● **YOUR GOAL**: The data below holds a line containing "inv_6 | 0 | 1" and a line containing "adr_q 30, uart_data_o 8, act_q 1, tohost_o 32"; please quote exactly those two lines and every line between them, and nothing else.

···

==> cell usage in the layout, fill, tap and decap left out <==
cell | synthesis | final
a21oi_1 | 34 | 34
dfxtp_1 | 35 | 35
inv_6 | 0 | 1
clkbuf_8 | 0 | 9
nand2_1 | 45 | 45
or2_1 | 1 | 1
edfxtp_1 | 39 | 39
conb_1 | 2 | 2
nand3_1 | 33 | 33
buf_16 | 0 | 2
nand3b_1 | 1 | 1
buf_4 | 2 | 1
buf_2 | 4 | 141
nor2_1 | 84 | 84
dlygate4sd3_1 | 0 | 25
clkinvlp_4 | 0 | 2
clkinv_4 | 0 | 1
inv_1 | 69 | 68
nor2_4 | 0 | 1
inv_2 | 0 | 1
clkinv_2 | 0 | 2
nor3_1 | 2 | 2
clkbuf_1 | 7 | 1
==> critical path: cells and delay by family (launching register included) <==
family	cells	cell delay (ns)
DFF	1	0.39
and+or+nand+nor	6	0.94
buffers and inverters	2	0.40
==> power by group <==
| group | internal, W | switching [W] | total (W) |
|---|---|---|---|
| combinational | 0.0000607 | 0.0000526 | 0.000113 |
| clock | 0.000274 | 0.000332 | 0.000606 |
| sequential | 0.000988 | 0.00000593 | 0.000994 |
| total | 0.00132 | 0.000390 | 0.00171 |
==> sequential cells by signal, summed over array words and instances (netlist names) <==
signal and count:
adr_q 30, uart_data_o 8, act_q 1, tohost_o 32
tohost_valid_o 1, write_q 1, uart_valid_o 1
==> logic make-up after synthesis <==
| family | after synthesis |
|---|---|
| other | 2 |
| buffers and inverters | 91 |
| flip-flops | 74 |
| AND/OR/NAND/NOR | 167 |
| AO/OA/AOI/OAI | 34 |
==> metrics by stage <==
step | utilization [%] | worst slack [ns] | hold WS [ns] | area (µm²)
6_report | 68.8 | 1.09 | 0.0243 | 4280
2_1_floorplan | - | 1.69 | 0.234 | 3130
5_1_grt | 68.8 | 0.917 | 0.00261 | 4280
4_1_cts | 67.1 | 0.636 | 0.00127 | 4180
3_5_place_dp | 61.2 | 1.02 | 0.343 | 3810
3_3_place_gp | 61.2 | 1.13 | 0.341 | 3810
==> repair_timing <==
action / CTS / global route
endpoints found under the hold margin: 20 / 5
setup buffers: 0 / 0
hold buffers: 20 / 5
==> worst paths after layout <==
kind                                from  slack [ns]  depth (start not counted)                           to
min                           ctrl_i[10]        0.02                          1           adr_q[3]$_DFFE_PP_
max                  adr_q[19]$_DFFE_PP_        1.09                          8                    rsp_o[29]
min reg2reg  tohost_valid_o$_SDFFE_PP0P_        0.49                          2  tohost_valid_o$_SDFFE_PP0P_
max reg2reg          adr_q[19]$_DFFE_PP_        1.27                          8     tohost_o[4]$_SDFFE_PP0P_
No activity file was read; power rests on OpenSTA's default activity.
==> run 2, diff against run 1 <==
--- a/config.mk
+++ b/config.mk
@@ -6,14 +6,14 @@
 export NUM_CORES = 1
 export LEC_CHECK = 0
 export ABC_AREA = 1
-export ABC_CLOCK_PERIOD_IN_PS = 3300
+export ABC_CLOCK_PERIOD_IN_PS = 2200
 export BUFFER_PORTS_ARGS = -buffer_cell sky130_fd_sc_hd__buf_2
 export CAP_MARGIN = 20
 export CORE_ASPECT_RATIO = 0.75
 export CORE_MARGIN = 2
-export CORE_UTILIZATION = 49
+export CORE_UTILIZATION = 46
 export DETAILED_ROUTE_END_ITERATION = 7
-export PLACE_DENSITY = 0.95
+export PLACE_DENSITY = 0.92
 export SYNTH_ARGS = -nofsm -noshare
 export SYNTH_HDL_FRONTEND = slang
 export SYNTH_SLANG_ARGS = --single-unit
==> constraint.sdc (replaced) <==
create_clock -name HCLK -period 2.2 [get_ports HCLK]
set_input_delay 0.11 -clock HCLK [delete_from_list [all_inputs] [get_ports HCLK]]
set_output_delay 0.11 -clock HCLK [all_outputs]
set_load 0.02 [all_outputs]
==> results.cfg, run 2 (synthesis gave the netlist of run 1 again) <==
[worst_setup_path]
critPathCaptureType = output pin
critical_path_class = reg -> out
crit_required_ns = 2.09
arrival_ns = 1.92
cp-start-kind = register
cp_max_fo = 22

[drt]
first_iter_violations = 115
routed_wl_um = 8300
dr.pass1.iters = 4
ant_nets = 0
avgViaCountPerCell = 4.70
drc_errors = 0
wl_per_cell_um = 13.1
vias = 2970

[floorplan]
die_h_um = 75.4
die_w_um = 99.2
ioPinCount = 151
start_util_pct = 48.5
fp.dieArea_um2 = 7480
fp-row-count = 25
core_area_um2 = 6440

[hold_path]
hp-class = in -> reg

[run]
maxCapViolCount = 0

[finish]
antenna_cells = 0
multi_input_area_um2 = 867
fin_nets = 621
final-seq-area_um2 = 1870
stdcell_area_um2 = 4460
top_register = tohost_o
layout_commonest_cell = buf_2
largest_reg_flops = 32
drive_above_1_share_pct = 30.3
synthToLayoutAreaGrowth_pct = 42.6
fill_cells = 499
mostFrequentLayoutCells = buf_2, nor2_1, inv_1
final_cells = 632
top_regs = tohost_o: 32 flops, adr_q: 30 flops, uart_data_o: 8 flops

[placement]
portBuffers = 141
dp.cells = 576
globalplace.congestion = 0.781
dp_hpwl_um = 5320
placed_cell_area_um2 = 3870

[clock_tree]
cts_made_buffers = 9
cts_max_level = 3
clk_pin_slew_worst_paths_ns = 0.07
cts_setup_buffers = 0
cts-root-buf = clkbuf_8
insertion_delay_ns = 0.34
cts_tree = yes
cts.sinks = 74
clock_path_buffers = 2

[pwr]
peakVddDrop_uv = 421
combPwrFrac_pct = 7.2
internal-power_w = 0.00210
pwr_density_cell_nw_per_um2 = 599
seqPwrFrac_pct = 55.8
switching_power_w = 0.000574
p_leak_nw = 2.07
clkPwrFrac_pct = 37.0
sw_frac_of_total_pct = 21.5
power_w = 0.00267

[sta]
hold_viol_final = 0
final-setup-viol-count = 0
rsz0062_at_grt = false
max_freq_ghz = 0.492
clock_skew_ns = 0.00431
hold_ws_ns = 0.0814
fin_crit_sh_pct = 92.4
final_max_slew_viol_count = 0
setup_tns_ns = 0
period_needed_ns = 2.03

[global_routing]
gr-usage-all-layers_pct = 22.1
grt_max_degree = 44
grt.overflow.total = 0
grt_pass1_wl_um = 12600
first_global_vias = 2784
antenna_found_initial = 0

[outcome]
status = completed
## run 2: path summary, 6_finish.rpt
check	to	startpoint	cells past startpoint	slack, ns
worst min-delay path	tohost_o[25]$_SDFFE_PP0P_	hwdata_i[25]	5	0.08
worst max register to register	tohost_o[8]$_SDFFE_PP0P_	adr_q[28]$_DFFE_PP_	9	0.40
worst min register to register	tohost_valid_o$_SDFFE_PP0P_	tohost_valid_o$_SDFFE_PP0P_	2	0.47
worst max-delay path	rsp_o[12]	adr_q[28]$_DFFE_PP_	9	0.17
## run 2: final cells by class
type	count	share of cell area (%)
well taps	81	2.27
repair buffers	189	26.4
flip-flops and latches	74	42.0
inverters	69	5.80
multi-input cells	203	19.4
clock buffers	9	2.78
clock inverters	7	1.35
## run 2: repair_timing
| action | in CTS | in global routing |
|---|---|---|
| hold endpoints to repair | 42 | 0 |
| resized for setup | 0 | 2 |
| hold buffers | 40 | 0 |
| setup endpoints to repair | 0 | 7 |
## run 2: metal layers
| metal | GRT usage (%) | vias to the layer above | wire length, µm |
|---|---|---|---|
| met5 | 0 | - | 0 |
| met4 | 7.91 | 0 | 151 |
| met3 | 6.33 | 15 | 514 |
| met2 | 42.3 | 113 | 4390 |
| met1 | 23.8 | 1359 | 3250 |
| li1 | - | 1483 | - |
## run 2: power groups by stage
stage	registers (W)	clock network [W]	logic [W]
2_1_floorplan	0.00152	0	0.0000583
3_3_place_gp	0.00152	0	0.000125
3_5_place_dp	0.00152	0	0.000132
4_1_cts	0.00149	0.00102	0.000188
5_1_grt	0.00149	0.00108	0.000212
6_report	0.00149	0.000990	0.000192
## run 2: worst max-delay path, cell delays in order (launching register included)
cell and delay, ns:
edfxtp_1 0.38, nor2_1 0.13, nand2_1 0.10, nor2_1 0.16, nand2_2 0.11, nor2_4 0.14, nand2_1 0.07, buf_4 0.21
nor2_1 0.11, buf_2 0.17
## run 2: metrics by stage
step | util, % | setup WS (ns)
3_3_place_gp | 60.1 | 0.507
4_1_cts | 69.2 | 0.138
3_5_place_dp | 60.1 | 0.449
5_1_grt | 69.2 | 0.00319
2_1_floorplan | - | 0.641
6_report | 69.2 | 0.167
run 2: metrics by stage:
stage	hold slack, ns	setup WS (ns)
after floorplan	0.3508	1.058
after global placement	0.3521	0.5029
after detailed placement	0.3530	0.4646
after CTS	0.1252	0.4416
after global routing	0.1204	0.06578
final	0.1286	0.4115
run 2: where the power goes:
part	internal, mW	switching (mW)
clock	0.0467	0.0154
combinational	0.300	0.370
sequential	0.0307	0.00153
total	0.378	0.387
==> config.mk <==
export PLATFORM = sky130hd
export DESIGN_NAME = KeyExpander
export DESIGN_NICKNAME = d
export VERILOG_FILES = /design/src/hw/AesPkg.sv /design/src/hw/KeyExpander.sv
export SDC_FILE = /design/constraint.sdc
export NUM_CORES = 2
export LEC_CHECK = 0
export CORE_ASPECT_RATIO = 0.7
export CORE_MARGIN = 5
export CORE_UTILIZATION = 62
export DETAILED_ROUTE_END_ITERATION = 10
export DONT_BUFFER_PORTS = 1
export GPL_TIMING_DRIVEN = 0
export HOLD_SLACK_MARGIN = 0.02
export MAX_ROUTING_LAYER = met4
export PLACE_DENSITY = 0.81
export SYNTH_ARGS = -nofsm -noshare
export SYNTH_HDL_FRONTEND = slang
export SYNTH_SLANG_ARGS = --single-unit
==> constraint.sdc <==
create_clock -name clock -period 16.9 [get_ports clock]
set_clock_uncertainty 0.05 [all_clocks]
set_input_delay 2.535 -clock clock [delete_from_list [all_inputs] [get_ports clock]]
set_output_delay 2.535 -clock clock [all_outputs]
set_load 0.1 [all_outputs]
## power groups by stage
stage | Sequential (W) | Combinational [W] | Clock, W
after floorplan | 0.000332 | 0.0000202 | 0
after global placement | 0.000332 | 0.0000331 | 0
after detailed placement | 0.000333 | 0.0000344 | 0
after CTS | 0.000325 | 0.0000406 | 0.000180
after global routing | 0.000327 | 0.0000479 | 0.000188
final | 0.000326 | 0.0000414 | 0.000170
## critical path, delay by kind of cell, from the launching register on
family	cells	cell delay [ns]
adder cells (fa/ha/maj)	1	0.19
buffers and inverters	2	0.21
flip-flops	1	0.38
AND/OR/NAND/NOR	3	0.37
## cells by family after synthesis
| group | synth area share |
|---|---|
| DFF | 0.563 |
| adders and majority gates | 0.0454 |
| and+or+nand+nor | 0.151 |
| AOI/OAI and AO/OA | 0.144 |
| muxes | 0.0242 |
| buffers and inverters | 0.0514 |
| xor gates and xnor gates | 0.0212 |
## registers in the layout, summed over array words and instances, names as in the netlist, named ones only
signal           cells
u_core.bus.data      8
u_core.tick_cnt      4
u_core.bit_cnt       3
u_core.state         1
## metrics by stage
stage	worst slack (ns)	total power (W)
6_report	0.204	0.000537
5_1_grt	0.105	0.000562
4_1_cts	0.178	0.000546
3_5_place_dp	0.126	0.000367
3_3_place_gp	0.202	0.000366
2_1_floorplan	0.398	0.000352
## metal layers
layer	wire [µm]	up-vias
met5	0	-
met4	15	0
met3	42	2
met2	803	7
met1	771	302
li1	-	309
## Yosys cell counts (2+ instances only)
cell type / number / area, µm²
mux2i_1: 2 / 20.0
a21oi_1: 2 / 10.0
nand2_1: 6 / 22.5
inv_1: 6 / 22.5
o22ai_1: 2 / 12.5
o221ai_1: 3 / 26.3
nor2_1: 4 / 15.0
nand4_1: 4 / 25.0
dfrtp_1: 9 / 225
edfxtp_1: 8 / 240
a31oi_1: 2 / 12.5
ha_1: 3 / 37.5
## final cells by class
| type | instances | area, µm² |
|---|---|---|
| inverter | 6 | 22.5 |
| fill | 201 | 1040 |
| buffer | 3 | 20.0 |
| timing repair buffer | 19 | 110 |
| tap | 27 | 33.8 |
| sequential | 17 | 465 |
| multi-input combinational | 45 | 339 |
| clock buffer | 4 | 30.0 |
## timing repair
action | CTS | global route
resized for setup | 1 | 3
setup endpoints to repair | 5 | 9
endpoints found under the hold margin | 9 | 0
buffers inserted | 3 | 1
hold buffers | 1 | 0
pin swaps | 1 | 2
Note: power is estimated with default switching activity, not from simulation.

···

● **SOLVED PROBLEM**:
inv_6 | 0 | 1
clkbuf_8 | 0 | 9
nand2_1 | 45 | 45
or2_1 | 1 | 1
edfxtp_1 | 39 | 39
conb_1 | 2 | 2
nand3_1 | 33 | 33
buf_16 | 0 | 2
nand3b_1 | 1 | 1
buf_4 | 2 | 1
buf_2 | 4 | 141
nor2_1 | 84 | 84
dlygate4sd3_1 | 0 | 25
clkinvlp_4 | 0 | 2
clkinv_4 | 0 | 1
inv_1 | 69 | 68
nor2_4 | 0 | 1
inv_2 | 0 | 1
clkinv_2 | 0 | 2
nor3_1 | 2 | 2
clkbuf_1 | 7 | 1
==> critical path: cells and delay by family (launching register included) <==
family	cells	cell delay (ns)
DFF	1	0.39
and+or+nand+nor	6	0.94
buffers and inverters	2	0.40
==> power by group <==
| group | internal, W | switching [W] | total (W) |
|---|---|---|---|
| combinational | 0.0000607 | 0.0000526 | 0.000113 |
| clock | 0.000274 | 0.000332 | 0.000606 |
| sequential | 0.000988 | 0.00000593 | 0.000994 |
| total | 0.00132 | 0.000390 | 0.00171 |
==> sequential cells by signal, summed over array words and instances (netlist names) <==
signal and count:
adr_q 30, uart_data_o 8, act_q 1, tohost_o 32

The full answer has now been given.